By Tyler Durden
New shocking figures produced by a New York area landlord trade group, the Community Housing Improvement Program, finds half of all New York City apartment tenants are behind on rent to the combined tune of over $1 billion as the US begins to approach one year since the coronavirus pandemic hit America.
The group surveyed landlords who oversee up to half of the city’s total rental apartments in order to assess the impact of coronavirus closures, historic unemployment, and resulting limited government assistance. “Tallying responses from landlords, the group estimated that as many as 185,000 households living in these apartments are more than two months behind on rent, with an average debt of more than $6,000,” The Wall Street Journal summarized of the findings.
Seeking to safeguard tenants during mandated lockdowns, state lawmakers have rushed to pass emergency regulations which bar evictions as well as foreclosures and negative credit ratings on small property owners. Governor Cuomo has extended the eviction moratorium all the way to May of this year, with the possibility it could be extended further.
Meanwhile, building owners and landlords have been left holding the bag – after all, who would pay rent at this point with all the “protections” and no negative repercussions? Thus stories like the following will only continue to multiply:
A landlord in Harlem is reportedly is facing his own eviction after tenants in a building he owns refuse to pay rent.
Family for David Howson, 88, told the NY Post that he relies on the rental income from the 10-unit building he owns at 9 West 129th St. to pay for his co-op apartment in Inwood.
The Community Housing Improvement Program assessed merely half of the city’s landlords, which suggests we’re more likely looking at over $2 billion of debt from missed rent payments.
The WSJ report continues:
Jay Martin, executive director of CHIP, said rent debt from the rest of New York’s apartment inventory is probably the same or greater, meaning the total debt New York City renters are carrying is likely more than $2 billion.
Landlords aren’t necessarily or simply proposing that there be no protections for tenants whatsoever, but they are livid that as local and state anti-eviction laws stand, there’s nothing that requires “proof” of pandemic-related hardship. The COVID relief package from December allocated to New York up to $1.3 billion for rental assistance, but it’s unclear the degree to which the bulk of that will actually reach unpaid landlords.

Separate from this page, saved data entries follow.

File: src/hdl/fmpg_core.sv
// Purpose: power fault masking and output-1 power-good tree with its mask registers
// Assumes: register port comes from the serial slave in the mclk domain; status pins are asynchronous
// Notes: mask reset values load from factory programming inputs while reset_n is low
`timescale 1ns/1ps
module fmpg_core (
	input wire logic mclk,
	input wire logic reset_n,
	input wire logic [7:0] otp_fault_mask_first,
	input wire logic [7:0] otp_fault_mask_second,
	input wire logic [7:0] otp_tree_rail_mask,
	input wire logic [7:0] otp_tree_pin_mask,
	input wire logic [7:0] reg_addr,
	input wire logic [7:0] reg_wdata,
	input wire logic reg_wr,
	input wire logic reg_rd,
	output logic [7:0] reg_rdata,
	output logic reg_rvalid,
	input wire logic [7:0] fault_first,
	input wire logic [4:0] fault_second,
	input wire logic [7:0] good_first,
	input wire logic termination_good,
	input wire logic aux_ldo3_good,
	input wire logic control_input_1,
	input wire logic control_input_2,
	input wire logic control_input_4,
	input wire logic control_input_5,
	output logic shutdown_req,
	output logic general_output_1
);
	logic [7:0] power_fault_mask_first;
	logic [7:0] power_fault_mask_second;
	logic [7:0] out1_good_tree_rail_mask;
	logic [7:0] out1_good_tree_pin_mask;
	logic [7:0] fault_first_s;
	logic [4:0] fault_second_s;
	logic [7:0] good_first_s;
	logic [5:0] pins_s;
	logic [7:0] pin_src;
	logic [12:0] fault_vec;
	logic [12:0] fault_msk;
	logic [12:0] fault_live;
	logic [15:0] tree_src;
	logic [15:0] tree_msk;
	logic [15:0] tree_ok;
	logic next_shutdown;
	logic next_good;
	// write enables and read mux input
	logic wr_fault_first;
	logic wr_fault_second;
	logic wr_tree_rail;
	logic wr_tree_pin;
	logic [7:0] next_rdata;

	// every status pin crosses through two flip-flops before use
	fmpg_sync #(.WIDTH(8)) u_sync_ff (
		.mclk(mclk),
		.reset_n(reset_n),
		.async_in(fault_first),
		.sync_out(fault_first_s)
	);
	fmpg_sync #(.WIDTH(5)) u_sync_fs (
		.mclk(mclk),
		.reset_n(reset_n),
		.async_in(fault_second),
		.sync_out(fault_second_s)
	);
	fmpg_sync #(.WIDTH(8)) u_sync_gf (
		.mclk(mclk),
		.reset_n(reset_n),
		.async_in(good_first),
		.sync_out(good_first_s)
	);
	fmpg_sync #(.WIDTH(6)) u_sync_pin (
		.mclk(mclk),
		.reset_n(reset_n),
		.async_in({control_input_5, control_input_4, control_input_2, control_input_1,
			termination_good, aux_ldo3_good}),
		.sync_out(pins_s)
	);

	// one write enable per register; unmapped offsets raise none, so those writes vanish
	assign wr_fault_first = reg_wr && (reg_addr == fmpg_pkg::OFS_FAULT_MASK_FIRST);
	assign wr_fault_second = reg_wr && (reg_addr == fmpg_pkg::OFS_FAULT_MASK_SECOND);
	assign wr_tree_rail = reg_wr && (reg_addr == fmpg_pkg::OFS_TREE_RAIL_MASK);
	assign wr_tree_pin = reg_wr && (reg_addr == fmpg_pkg::OFS_TREE_PIN_MASK);

	// first fault mask; synchronous reset so the factory value is legal to sample here
	always_ff @(posedge mclk)
	begin
		if (!reset_n)
		begin
			power_fault_mask_first <= otp_fault_mask_first;
		end
		else if (wr_fault_first)
		begin
			power_fault_mask_first <= reg_wdata;
		end
	end

	// second fault mask; reserved bits 6..5 are stored but never gate a fault
	always_ff @(posedge mclk)
	begin
		if (!reset_n)
		begin
			power_fault_mask_second <= otp_fault_mask_second;
		end
		else if (wr_fault_second)
		begin
			// bit 7 keeps its factory value: read-only reserved
			power_fault_mask_second <= (reg_wdata & fmpg_pkg::FM2_WRITABLE) |
				(power_fault_mask_second & ~fmpg_pkg::FM2_WRITABLE);
		end
	end

	// output-1 tree rail mask
	always_ff @(posedge mclk)
	begin
		if (!reset_n)
		begin
			out1_good_tree_rail_mask <= otp_tree_rail_mask;
		end
		else if (wr_tree_rail)
		begin
			out1_good_tree_rail_mask <= reg_wdata;
		end
	end

	// output-1 tree pin mask
	always_ff @(posedge mclk)
	begin
		if (!reset_n)
		begin
			out1_good_tree_pin_mask <= otp_tree_pin_mask;
		end
		else if (wr_tree_pin)
		begin
			out1_good_tree_pin_mask <= reg_wdata;
		end
	end

	// read mux sees the stored value, so a read in the write cycle returns the old one
	always_comb
	begin
		next_rdata = fmpg_pkg::UNMAPPED_READ;
		case (reg_addr)
			fmpg_pkg::OFS_FAULT_MASK_FIRST: next_rdata = power_fault_mask_first;
			fmpg_pkg::OFS_FAULT_MASK_SECOND: next_rdata = power_fault_mask_second;
			fmpg_pkg::OFS_TREE_RAIL_MASK: next_rdata = out1_good_tree_rail_mask;
			fmpg_pkg::OFS_TREE_PIN_MASK: next_rdata = out1_good_tree_pin_mask;
			default: next_rdata = fmpg_pkg::UNMAPPED_READ;
		endcase
	end

	// read answer one cycle after the strobe; data holds until the next read
	always_ff @(posedge mclk)
	begin
		if (!reset_n)
		begin
			reg_rdata <= 8'h00;
			reg_rvalid <= 1'b0;
		end
		else
		begin
			reg_rvalid <= reg_rd;
			if (reg_rd)
			begin
				reg_rdata <= next_rdata;
			end
		end
	end

	// pin tree sources in mask-bit order; reserved slots read as good
	assign pin_src = {pins_s[5:2], pins_s[1], 2'b11, pins_s[0]};

	// gather faults and their masks; reserved mask bits 7..5 take no part
	assign fault_vec = {fault_second_s, fault_first_s};
	assign fault_msk = {power_fault_mask_second[fmpg_pkg::FM2_USED_W-1:0], power_fault_mask_first};
	// reserved tree bits are forced to masked so their stored value changes nothing
	assign tree_src = {pin_src, good_first_s};
	assign tree_msk = {out1_good_tree_pin_mask | fmpg_pkg::TP_RSVD_MASK,
		out1_good_tree_rail_mask | fmpg_pkg::TR_RSVD_MASK};

	// per-source gating
	genvar k;
	generate
		for (k = 0; k < 13; k++)
		begin : g_fault
			assign fault_live[k] = fault_vec[k] & ~fault_msk[k];
		end
		for (k = 0; k < 16; k++)
		begin : g_tree
			assign tree_ok[k] = tree_src[k] | tree_msk[k];
		end
	endgenerate

	assign next_shutdown = |fault_live;
	assign next_good = &tree_ok;

	// outputs registered so they change once per clock, glitch free
	always_ff @(posedge mclk)
	begin
		if (!reset_n)
		begin
			shutdown_req <= 1'b0;
			general_output_1 <= 1'b0;
		end
		else
		begin
			shutdown_req <= next_shutdown;
			general_output_1 <= next_good;
		end
	end
endmodule : fmpg_core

A recent statement from the Rent Stabilization Association points precisely to this problem:
“With no requirement of proof that the COVID-19 pandemic negatively affected their income, and no income limitation to qualify for eviction protection, a tenant whose household income went from a half-million dollars to $250,000 would qualify for eviction protection by declaring that their income has been ‘significantly reduced,’” president of the organization Joseph Strasburg said.
So again, with the short-sighted rush to apply a quick fix band-aid, which has proven no “fix” at all, who at this point would even pay the rent that’s owed? In the end it has sent all of New York housing to the brink of disaster – tenants, landlords, and potentially the banks that hold the property notes alike.